# Chevy Volt Battery Refurbish



## piotrsko (Dec 9, 2007)

Have you done a voltage check? Volt packs have a demonstrated longevity if not abused too much.


----------



## Csecrist12 (Nov 22, 2019)

piotrsko said:


> Have you done a voltage check? Volt packs have a demonstrated longevity if not abused too much.


I have not done one as of yet. I just know being with the trike being in New York for those winters throughout the years, surely has put a damper on the battery life if anything. Is there a way to "boost" them back to life? What voltage should I be concerned or looking for?


----------



## vauron (Sep 25, 2016)

The Chevy Volt battery consists of 288 pouches wired 3p96s. It is split into four modules. From front to back the 96s is broken down into 30s+24s+(18s+24s) with the 18s module on the left side.

The pouches are Li-ion.
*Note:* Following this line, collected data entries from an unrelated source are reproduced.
[src/rtl/timer_prescaler.sv]
module timer_prescaler
    import timer_pkg::*;
#(
    parameter int PRE_W = 10
) (
    input  logic       clk,
    input  logic       rst_n,
    input  logic [2:0] sel_i,
    output logic       tick_o
);
    localparam int LOG_D8    = 3;
    localparam int LOG_D64   = 6;
    localparam int LOG_D256  = 8;
    localparam int LOG_D1024 = 10;

    logic [PRE_W-1:0] phase_q;

    always_ff @(posedge clk or negedge rst_n) begin
        if (!rst_n) phase_q <= '0;
        else        phase_q <= phase_q + 1'b1;
    end

    always_comb begin
        unique case (tick_src_e'(sel_i))
            SEL_DIV1:    tick_o = 1'b1;
            SEL_DIV8:    tick_o = &phase_q[LOG_D8-1:0];
            SEL_DIV64:   tick_o = &phase_q[LOG_D64-1:0];
            SEL_DIV256:  tick_o = &phase_q[LOG_D256-1:0];
            SEL_DIV1024: tick_o = &phase_q[LOG_D1024-1:0];
            default:     tick_o = 1'b0;
        endcase
    end

    // the divider phase is free-running and advances by one every clock
    a_r6_phase_advance: assert property (@(posedge clk) disable iff (!rst_n)
        1'b1 |=> phase_q == $past(phase_q) + 1'b1);

endmodule

[src/rtl/timer_pin_edge.sv]
module timer_pin_edge (
    input  logic clk,
    input  logic rst_n,
    input  logic pin_i,
    output logic rise_o,
    output logic fall_o
);
    logic [2:0] sync_q;

    always_ff @(posedge clk or negedge rst_n) begin
        if (!rst_n) sync_q <= '0;
        else        sync_q <= {sync_q[1:0], pin_i};
    end

    always_comb begin
        rise_o = sync_q[1] & ~sync_q[2];
        fall_o = ~sync_q[1] & sync_q[2];
    end

    // a detected edge yields a pulse one cycle wide
    a_r7_rise_single: assert property (@(posedge clk) disable iff (!rst_n)
        rise_o |=> !rise_o);
    a_r7_fall_single: assert property (@(posedge clk) disable iff (!rst_n)
        fall_o |=> !fall_o);

endmodule
$ cat src/rtl/pmt_timer.sv
module pmt_timer import pmt_pkg::*; #(
  parameter int               CNT_W      = 8,
  parameter logic [CNT_W-1:0] PERIOD_RST = '1
) (
  input  logic             clk,
  input  logic             rst_n,
  input  logic             tick_i,
  input  logic             bus_wr_i,
  input  logic [1:0]       bus_addr_i,
  input  logic [CNT_W-1:0] bus_wdata_i,
  output logic [CNT_W-1:0] bus_rdata_o,
  input  logic             irq_en_i,
  input  logic             flag_clr_i,
  output logic             match_o,
  output logic             flag_o,
  output logic             irq_o
);
  ctl_t              ctl_q;
  logic [CNT_W-1:0]  period_q;
  logic [CNT_W-1:0]  cnt_q;
  logic              flag_q;
  logic              match_q;

  // named internal events
  logic              wr_cnt, wr_per, wr_ctl;
  logic              scale_clr;
  logic              run_on;
  logic              ptick;
  logic              hit;
  logic              post_evt;
  logic [PRE_W-1:0]  pre_cnt;
  logic [POST_W-1:0] post_cnt;

  assign wr_cnt    = bus_wr_i && (bus_addr_i == ADDR_CNT);
  assign wr_per    = bus_wr_i && (bus_addr_i == ADDR_PER);
  assign wr_ctl    = bus_wr_i && (bus_addr_i == ADDR_CTL);
  assign scale_clr = wr_cnt || wr_ctl;
  assign run_on    = ctl_q.run;

  pmt_prescaler u_pre (
    .clk     (clk),
    .rst_n   (rst_n),
    .clr_i   (scale_clr),
    .run_i   (run_on && tick_i),
    .sel_i   (ctl_q.pre),
    .ptick_o (ptick),
    .cnt_o   (pre_cnt)
  );

  pmt_counter #(.W(CNT_W)) u_cnt (
    .clk      (clk),
    .rst_n    (rst_n),
    .wr_i     (wr_cnt),
    .wdata_i  (bus_wdata_i),
    .step_i   (ptick),
    .period_i (period_q),
    .cnt_o    (cnt_q),
    .hit_o    (hit)
  );

  pmt_postscaler u_post (
    .clk     (clk),
    .rst_n   (rst_n),
    .clr_i   (scale_clr),
    .match_i (hit),
    .ratio_i (ctl_q.post),
    .evt_o   (post_evt),
    .cnt_o   (post_cnt)
  );

  always_ff @(posedge clk or negedge rst_n) begin
    if (!rst_n) begin
      ctl_q    <= '0;
      period_q <= PERIOD_RST;
      flag_q   <= 1'b0;
      match_q  <= 1'b0;
    end else begin
      if (wr_ctl) ctl_q    <= ctl_t'(bus_wdata_i[CTL_W-1:0]);
      if (wr_per) period_q <= bus_wdata_i;
      if (post_evt)        flag_q <= 1'b1;
      else if (flag_clr_i) flag_q <= 1'b0;
      match_q <= hit;
    end
  end

  always_comb begin
    case (bus_addr_i)
      ADDR_CNT: bus_rdata_o = cnt_q;
      ADDR_PER: bus_rdata_o = period_q;
      ADDR_CTL: bus_rdata_o = CNT_W'(ctl_q);
      default:  bus_rdata_o = '0;
    endcase
  end

  assign match_o = match_q;
  assign flag_o  = flag_q;
  assign irq_o   = flag_q && irq_en_i;
endmodule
So if all the pouches are around 3.6 volts the battery is in an intermediate state of charge and probably ok. This corresponds to respective module voltages of 108V, 86.5V, (65V, 86.5V).

These ratios are 5:4:3:4. If the voltages of the four modules are all in those ratios the battery is probably good, if not then you may have a bad module.

If the ratios are all good but the voltages are significantly lower or higher then the battery may be near 0% or 100% state of charge respectively. Anything above 400V total is 100+%, you shouldn't be seeing that. 

(Disclaimer: I'm not an expert on this battery, I'm just learning about it as I shoehorn it into my Delorean.)


----------



## brian_ (Feb 7, 2017)

vauron said:


> The Chevy Volt battery consists of 288 pouches wired 3p96s. It is split into four modules. From front to back the 96s is broken down into 30s+24s+(18s+24s) with the 18s module on the left side.


Just two points to clarify:

those four blocks, each of which is mechanically bolted together, each consists of two or three modules electrically
those specs are for the first-generation Volt; the second generation (2016+) is generally similar in format, but different in cell count (it's 96S 2P instead of 96S 3P) and grouping into modules (7 modules instead of 9)

This document from GM can be helpful:
VOLT_BATTERY.pdf

So if I put "[" and "]" around the bolted-together blocks, but list all of the modules, the breakdown of a first-generation Volt battery is:
[6s+12s+12s]+[12s+12s] + [12s+6s]+[12s+12s]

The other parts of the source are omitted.